Record extracts Start Marker
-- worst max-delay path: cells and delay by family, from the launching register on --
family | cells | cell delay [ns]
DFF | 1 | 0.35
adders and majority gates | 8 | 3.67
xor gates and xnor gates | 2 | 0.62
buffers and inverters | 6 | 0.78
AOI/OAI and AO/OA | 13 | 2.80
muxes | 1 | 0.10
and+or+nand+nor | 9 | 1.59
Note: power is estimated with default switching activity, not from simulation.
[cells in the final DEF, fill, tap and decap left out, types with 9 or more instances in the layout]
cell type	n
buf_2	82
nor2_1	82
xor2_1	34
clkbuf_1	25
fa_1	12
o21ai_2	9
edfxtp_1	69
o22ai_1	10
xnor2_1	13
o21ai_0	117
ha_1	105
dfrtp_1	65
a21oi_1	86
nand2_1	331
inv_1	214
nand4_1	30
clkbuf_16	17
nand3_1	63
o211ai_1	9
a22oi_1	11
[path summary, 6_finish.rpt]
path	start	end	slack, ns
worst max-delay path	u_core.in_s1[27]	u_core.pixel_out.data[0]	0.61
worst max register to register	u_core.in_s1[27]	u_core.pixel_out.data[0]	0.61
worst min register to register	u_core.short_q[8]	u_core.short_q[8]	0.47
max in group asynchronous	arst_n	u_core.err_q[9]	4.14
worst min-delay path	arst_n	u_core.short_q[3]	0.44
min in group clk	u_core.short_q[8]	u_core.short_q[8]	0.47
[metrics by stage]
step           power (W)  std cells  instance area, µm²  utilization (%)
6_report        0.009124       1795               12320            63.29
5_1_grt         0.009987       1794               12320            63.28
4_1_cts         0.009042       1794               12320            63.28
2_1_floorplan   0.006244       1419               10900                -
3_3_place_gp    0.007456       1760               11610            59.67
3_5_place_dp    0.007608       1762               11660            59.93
[src/hw/rtl/i2rm_pkg.sv]
// i2rm_pkg: types, codes and reset constants for the i2c register read master
// used by every file of the block, no dependencies
package i2rm_pkg;

    localparam int unsigned QUEUE_DEPTH_DEF = 2;

    localparam int unsigned DEV_ADDR_W = 7;
    localparam int unsigned HALF_W     = 10;
    localparam int unsigned TMO_W      = 8;
    localparam int unsigned CFG_IDX_W  = 2;
    localparam int unsigned CFG_DATA_W = 10;

    localparam logic [DEV_ADDR_W-1:0] DEV_ADDR_RST = 7'h36;
    localparam logic [HALF_W-1:0]     HALF_RST     = 10'd20;
    localparam logic [TMO_W-1:0]      TMO_RST      = 8'd250;

    localparam logic [CFG_IDX_W-1:0] CFG_DEV_ADDR = 2'd0;
    localparam logic [CFG_IDX_W-1:0] CFG_HALF     = 2'd1;
    localparam logic [CFG_IDX_W-1:0] CFG_TMO      = 2'd2;

    localparam logic OP_TICK  = 1'b0;
    localparam logic OP_START = 1'b1;

    typedef enum logic [3:0] {
        PH_IDLE    = 4'd0,
        PH_START_A = 4'd1,
        PH_START_B = 4'd2,
        PH_W_LOW   = 4'd3,
        PH_W_HIGH  = 4'd4,
        PH_A_LOW   = 4'd5,
        PH_A_HIGH  = 4'd6,
        PH_RS_LOW  = 4'd7,
        PH_R_LOW   = 4'd8,
        PH_R_HIGH  = 4'd9,
        PH_M_LOW   = 4'd10,
        PH_M_HIGH  = 4'd11,
        PH_P_LOW   = 4'd12,
        PH_P_HIGH  = 4'd13
    } t_phase;

    // which header byte is on the wire
    typedef enum logic [1:0] {
        HDR_DEV_W = 2'd0,
        HDR_REG   = 2'd1,
        HDR_DEV_R = 2'd2
    } t_hdr;

    typedef struct packed {
        logic       opcode;
        logic [7:0] reg_addr;
        logic       two_bytes;
        logic       sda_in;
    } t_in_item;

    typedef struct packed {
        logic        scl_level;
        logic        sda_pull_low;
        logic        busy_res;
        logic        done_res;
        logic [15:0] read_data;
        logic        ack_error;
    } t_res;

    typedef struct packed {
        logic [DEV_ADDR_W-1:0] device_address;
        logic [HALF_W-1:0]     half_period_ticks;
        logic [TMO_W-1:0]      ack_timeout;
    } t_cfg;

    // classified queue entry
    typedef struct packed {
        logic       is_start;
        logic [7:0] reg_addr;
        logic       two_bytes;
        logic       sda;
    } t_cmd;

    typedef struct packed {
        logic valid;
        t_cmd cmd;
    } t_q_head;

endpackage

[src/hw/rtl/i2rm_if.sv]
// i2rm_in_if / i2rm_out_if: valid-ready channels for input items and results
// depends on i2rm_pkg
interface i2rm_in_if;
    logic              valid;
    logic              ready;
    i2rm_pkg::t_in_item data;

    modport source (output valid, output data, input ready);
    modport sink   (input valid, input data, output ready);
endinterface

interface i2rm_out_if;
    logic          valid;
    logic          ready;
    i2rm_pkg::t_res data;

    modport source (output valid, output data, input ready);
    modport sink   (input valid, input data, output ready);
endinterface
Record extracts End Marker
# Exercise aim
Retype the data exactly.

# Response to this exercise
-- worst max-delay path: cells and delay by family, from the launching register on --
family | cells | cell delay [ns]
DFF | 1 | 0.35
adders and majority gates | 8 | 3.67
xor gates and xnor gates | 2 | 0.62
buffers and inverters | 6 | 0.78
AOI/OAI and AO/OA | 13 | 2.80
muxes | 1 | 0.10
and+or+nand+nor | 9 | 1.59
Note: power is estimated with default switching activity, not from simulation.
[cells in the final DEF, fill, tap and decap left out, types with 9 or more instances in the layout]
cell type	n
buf_2	82
nor2_1	82
xor2_1	34
clkbuf_1	25
fa_1	12
o21ai_2	9
edfxtp_1	69
o22ai_1	10
xnor2_1	13
o21ai_0	117
ha_1	105
dfrtp_1	65
a21oi_1	86
nand2_1	331
inv_1	214
nand4_1	30
clkbuf_16	17
nand3_1	63
o211ai_1	9
a22oi_1	11
[path summary, 6_finish.rpt]
path	start	end	slack, ns
worst max-delay path	u_core.in_s1[27]	u_core.pixel_out.data[0]	0.61
worst max register to register	u_core.in_s1[27]	u_core.pixel_out.data[0]	0.61
worst min register to register	u_core.short_q[8]	u_core.short_q[8]	0.47
max in group asynchronous	arst_n	u_core.err_q[9]	4.14
worst min-delay path	arst_n	u_core.short_q[3]	0.44
min in group clk	u_core.short_q[8]	u_core.short_q[8]	0.47
[metrics by stage]
step           power (W)  std cells  instance area, µm²  utilization (%)
6_report        0.009124       1795               12320            63.29
5_1_grt         0.009987       1794               12320            63.28
4_1_cts         0.009042       1794               12320            63.28
2_1_floorplan   0.006244       1419               10900                -
3_3_place_gp    0.007456       1760               11610            59.67
3_5_place_dp    0.007608       1762               11660            59.93
[src/hw/rtl/i2rm_pkg.sv]
// i2rm_pkg: types, codes and reset constants for the i2c register read master
// used by every file of the block, no dependencies
package i2rm_pkg;

    localparam int unsigned QUEUE_DEPTH_DEF = 2;

    localparam int unsigned DEV_ADDR_W = 7;
    localparam int unsigned HALF_W     = 10;
    localparam int unsigned TMO_W      = 8;
    localparam int unsigned CFG_IDX_W  = 2;
    localparam int unsigned CFG_DATA_W = 10;

    localparam logic [DEV_ADDR_W-1:0] DEV_ADDR_RST = 7'h36;
    localparam logic [HALF_W-1:0]     HALF_RST     = 10'd20;
    localparam logic [TMO_W-1:0]      TMO_RST      = 8'd250;

    localparam logic [CFG_IDX_W-1:0] CFG_DEV_ADDR = 2'd0;
    localparam logic [CFG_IDX_W-1:0] CFG_HALF     = 2'd1;
    localparam logic [CFG_IDX_W-1:0] CFG_TMO      = 2'd2;

    localparam logic OP_TICK  = 1'b0;
    localparam logic OP_START = 1'b1;

    typedef enum logic [3:0] {
        PH_IDLE    = 4'd0,
        PH_START_A = 4'd1,
        PH_START_B = 4'd2,
        PH_W_LOW   = 4'd3,
        PH_W_HIGH  = 4'd4,
        PH_A_LOW   = 4'd5,
        PH_A_HIGH  = 4'd6,
        PH_RS_LOW  = 4'd7,
        PH_R_LOW   = 4'd8,
        PH_R_HIGH  = 4'd9,
        PH_M_LOW   = 4'd10,
        PH_M_HIGH  = 4'd11,
        PH_P_LOW   = 4'd12,
        PH_P_HIGH  = 4'd13
    } t_phase;

    // which header byte is on the wire
    typedef enum logic [1:0] {
        HDR_DEV_W = 2'd0,
        HDR_REG   = 2'd1,
        HDR_DEV_R = 2'd2
    } t_hdr;

    typedef struct packed {
        logic       opcode;
        logic [7:0] reg_addr;
        logic       two_bytes;
        logic       sda_in;
    } t_in_item;

    typedef struct packed {
        logic        scl_level;
        logic        sda_pull_low;
        logic        busy_res;
        logic        done_res;
        logic [15:0] read_data;
        logic        ack_error;
    } t_res;

    typedef struct packed {
        logic [DEV_ADDR_W-1:0] device_address;
        logic [HALF_W-1:0]     half_period_ticks;
        logic [TMO_W-1:0]      ack_timeout;
    } t_cfg;

    // classified queue entry
    typedef struct packed {
        logic       is_start;
        logic [7:0] reg_addr;
        logic       two_bytes;
        logic       sda;
    } t_cmd;

    typedef struct packed {
        logic valid;
        t_cmd cmd;
    } t_q_head;

endpackage

[src/hw/rtl/i2rm_if.sv]
// i2rm_in_if / i2rm_out_if: valid-ready channels for input items and results
// depends on i2rm_pkg
interface i2rm_in_if;
    logic              valid;
    logic              ready;
    i2rm_pkg::t_in_item data;

    modport source (output valid, output data, input ready);
    modport sink   (input valid, input data, output ready);
endinterface

interface i2rm_out_if;
    logic          valid;
    logic          ready;
    i2rm_pkg::t_res data;

    modport source (output valid, output data, input ready);
    modport sink   (input valid, input data, output ready);
endinterface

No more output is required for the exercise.